### Collected data entries
+---+

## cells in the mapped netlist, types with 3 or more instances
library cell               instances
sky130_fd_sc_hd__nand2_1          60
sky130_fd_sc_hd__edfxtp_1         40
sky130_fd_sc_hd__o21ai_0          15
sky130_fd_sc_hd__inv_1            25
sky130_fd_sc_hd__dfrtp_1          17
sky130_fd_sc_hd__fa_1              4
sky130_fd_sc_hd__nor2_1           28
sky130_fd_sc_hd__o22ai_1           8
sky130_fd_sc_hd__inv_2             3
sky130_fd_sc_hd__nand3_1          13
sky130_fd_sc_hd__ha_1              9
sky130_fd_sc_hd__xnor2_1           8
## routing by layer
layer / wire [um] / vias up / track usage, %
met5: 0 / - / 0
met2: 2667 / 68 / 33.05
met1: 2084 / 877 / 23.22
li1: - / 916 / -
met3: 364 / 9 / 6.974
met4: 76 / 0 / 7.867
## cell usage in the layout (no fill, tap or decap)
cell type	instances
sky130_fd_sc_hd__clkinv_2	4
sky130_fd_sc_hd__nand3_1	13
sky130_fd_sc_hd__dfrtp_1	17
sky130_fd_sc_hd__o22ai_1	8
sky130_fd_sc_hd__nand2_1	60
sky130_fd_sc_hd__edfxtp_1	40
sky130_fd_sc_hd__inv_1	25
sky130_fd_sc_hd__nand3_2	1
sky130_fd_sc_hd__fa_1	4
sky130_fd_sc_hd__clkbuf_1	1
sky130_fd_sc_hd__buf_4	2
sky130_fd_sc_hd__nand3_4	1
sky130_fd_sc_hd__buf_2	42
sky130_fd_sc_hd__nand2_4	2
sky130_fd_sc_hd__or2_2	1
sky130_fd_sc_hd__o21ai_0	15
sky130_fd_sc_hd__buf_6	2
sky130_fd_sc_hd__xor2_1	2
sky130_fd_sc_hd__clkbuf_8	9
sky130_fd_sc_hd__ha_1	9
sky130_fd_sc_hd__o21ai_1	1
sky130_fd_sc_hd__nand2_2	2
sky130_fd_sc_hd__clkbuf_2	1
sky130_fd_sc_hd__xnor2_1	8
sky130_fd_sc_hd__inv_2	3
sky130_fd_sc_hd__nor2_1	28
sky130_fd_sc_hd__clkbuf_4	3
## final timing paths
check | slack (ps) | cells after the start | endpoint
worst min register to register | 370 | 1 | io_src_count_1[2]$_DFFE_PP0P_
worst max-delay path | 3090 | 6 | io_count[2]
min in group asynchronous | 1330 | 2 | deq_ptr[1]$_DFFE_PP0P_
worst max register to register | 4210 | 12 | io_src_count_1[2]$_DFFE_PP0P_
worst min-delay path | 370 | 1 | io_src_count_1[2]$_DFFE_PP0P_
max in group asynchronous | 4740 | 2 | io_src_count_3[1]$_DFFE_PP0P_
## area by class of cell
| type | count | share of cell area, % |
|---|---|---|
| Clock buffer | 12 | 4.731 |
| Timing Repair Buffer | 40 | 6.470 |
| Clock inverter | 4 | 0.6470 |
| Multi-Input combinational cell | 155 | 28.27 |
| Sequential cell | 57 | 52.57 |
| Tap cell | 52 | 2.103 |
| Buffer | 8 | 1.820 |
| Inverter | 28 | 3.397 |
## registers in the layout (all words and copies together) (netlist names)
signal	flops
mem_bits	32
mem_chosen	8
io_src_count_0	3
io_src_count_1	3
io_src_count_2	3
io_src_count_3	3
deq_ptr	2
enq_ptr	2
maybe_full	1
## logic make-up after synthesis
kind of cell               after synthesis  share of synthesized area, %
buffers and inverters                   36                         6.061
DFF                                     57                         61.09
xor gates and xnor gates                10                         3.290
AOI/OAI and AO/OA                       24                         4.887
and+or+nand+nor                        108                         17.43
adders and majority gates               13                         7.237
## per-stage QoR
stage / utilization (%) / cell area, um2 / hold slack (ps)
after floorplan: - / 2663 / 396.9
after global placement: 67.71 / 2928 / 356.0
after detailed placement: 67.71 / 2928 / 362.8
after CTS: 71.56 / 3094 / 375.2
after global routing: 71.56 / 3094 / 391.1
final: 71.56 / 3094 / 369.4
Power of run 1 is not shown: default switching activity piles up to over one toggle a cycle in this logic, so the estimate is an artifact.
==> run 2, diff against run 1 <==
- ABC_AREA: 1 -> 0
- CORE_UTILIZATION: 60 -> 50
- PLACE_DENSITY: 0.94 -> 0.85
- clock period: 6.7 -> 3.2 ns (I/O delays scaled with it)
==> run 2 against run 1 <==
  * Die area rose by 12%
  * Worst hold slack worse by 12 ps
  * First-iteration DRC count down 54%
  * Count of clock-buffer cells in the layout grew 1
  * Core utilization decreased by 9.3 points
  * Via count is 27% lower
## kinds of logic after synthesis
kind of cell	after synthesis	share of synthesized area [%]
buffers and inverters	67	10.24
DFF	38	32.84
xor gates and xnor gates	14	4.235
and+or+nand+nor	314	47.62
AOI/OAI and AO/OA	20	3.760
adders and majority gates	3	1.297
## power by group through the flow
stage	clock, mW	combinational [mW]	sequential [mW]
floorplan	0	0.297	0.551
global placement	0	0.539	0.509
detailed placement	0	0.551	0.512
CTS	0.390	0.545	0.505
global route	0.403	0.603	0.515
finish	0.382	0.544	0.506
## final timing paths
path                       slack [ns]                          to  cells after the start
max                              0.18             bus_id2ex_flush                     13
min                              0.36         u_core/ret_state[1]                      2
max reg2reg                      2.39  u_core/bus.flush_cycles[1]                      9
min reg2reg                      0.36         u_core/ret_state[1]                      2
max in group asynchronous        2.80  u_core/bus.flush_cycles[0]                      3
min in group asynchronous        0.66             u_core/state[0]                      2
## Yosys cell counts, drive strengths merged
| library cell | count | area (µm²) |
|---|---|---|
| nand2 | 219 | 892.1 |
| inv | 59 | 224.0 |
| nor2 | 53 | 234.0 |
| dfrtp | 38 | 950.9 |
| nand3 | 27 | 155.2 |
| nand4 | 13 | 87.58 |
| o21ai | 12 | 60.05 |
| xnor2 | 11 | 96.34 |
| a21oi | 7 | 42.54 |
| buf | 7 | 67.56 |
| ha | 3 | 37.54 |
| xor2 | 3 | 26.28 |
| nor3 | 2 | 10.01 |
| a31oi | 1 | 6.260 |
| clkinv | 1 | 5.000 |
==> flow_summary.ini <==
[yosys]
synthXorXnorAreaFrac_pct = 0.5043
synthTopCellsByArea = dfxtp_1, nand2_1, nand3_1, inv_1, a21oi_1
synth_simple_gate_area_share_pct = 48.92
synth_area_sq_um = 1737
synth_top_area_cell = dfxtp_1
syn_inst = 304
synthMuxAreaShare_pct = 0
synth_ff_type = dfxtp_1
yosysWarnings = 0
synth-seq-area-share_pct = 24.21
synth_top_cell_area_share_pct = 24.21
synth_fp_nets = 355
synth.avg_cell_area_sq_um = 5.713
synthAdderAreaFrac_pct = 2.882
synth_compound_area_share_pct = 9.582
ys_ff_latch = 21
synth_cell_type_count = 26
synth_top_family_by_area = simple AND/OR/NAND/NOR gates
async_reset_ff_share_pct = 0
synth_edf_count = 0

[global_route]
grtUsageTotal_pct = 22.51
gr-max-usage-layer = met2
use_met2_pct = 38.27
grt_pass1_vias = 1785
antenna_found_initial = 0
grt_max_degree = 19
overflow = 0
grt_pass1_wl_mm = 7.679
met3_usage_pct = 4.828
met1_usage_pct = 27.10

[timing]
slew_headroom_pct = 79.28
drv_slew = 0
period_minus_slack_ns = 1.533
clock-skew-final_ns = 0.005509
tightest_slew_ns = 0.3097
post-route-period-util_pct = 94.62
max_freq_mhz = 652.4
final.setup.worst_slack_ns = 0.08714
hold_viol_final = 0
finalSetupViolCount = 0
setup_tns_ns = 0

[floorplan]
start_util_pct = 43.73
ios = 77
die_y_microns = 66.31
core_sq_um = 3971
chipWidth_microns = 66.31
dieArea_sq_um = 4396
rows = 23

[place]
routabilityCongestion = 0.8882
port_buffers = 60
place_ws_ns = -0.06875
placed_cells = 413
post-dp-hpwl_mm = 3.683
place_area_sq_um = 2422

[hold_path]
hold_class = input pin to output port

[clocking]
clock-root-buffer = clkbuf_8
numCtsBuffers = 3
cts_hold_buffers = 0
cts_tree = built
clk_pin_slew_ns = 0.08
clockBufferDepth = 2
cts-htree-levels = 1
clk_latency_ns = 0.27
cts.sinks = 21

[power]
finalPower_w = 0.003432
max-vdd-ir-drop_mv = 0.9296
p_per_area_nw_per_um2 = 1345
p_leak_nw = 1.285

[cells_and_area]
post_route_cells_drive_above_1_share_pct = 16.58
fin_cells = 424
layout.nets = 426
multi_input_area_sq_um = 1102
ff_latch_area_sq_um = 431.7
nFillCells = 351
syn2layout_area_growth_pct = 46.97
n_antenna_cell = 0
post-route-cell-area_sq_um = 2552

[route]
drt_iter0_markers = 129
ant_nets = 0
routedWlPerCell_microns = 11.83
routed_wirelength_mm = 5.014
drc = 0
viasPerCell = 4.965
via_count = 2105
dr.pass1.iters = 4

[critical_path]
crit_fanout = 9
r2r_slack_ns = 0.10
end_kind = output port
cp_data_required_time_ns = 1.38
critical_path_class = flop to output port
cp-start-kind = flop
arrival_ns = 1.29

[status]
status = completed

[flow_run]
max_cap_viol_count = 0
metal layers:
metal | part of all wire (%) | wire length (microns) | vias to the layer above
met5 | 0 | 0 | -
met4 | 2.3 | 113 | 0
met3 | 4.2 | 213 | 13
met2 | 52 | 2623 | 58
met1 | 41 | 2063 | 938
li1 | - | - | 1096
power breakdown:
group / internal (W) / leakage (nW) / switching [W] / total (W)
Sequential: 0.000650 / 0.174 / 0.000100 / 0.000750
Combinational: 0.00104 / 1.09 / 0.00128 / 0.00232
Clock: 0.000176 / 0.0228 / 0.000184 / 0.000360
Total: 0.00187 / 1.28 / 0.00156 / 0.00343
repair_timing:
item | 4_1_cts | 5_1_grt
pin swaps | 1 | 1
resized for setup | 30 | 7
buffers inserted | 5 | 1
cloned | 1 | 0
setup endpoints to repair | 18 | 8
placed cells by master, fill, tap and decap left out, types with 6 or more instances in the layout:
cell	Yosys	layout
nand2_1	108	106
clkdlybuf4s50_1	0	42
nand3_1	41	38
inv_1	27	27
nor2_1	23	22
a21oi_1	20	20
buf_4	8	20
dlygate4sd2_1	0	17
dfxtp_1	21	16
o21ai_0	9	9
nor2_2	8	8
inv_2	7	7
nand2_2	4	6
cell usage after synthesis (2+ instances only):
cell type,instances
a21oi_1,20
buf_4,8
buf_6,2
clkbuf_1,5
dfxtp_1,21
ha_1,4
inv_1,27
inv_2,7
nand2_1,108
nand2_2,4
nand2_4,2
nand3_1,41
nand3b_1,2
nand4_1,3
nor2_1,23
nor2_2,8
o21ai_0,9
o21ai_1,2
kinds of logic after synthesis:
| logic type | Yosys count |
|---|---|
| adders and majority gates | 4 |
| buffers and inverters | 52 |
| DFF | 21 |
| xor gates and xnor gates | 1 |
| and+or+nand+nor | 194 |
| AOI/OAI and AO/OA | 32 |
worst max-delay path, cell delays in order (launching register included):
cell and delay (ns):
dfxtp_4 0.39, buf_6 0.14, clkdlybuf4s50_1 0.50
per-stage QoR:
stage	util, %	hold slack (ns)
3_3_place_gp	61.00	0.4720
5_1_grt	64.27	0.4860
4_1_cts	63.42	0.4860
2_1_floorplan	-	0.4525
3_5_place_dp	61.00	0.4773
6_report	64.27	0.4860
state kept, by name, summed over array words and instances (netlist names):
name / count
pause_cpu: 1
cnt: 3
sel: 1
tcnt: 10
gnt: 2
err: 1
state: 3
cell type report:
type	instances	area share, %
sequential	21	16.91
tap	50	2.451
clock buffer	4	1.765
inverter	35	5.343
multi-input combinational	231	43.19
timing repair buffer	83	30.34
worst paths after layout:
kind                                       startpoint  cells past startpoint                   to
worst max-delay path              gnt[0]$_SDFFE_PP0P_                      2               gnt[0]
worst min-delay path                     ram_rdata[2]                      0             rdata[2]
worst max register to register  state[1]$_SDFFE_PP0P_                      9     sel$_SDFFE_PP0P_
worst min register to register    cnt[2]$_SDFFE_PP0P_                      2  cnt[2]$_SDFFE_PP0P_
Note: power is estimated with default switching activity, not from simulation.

+---+

Once you reach the line with "final.setup.worst_slack_ns = 0.08714" in the data above, copy it and every line after it exactly, up to and including the line with "cts-htree-levels = 1".

### Response to this task
final.setup.worst_slack_ns = 0.08714
hold_viol_final = 0
finalSetupViolCount = 0
setup_tns_ns = 0

[floorplan]
start_util_pct = 43.73
ios = 77
die_y_microns = 66.31
core_sq_um = 3971
chipWidth_microns = 66.31
dieArea_sq_um = 4396
rows = 23

[place]
routabilityCongestion = 0.8882
port_buffers = 60
place_ws_ns = -0.06875
placed_cells = 413
post-dp-hpwl_mm = 3.683
place_area_sq_um = 2422

[hold_path]
hold_class = input pin to output port

[clocking]
clock-root-buffer = clkbuf_8
numCtsBuffers = 3
cts_hold_buffers = 0
cts_tree = built
clk_pin_slew_ns = 0.08
clockBufferDepth = 2
cts-htree-levels = 1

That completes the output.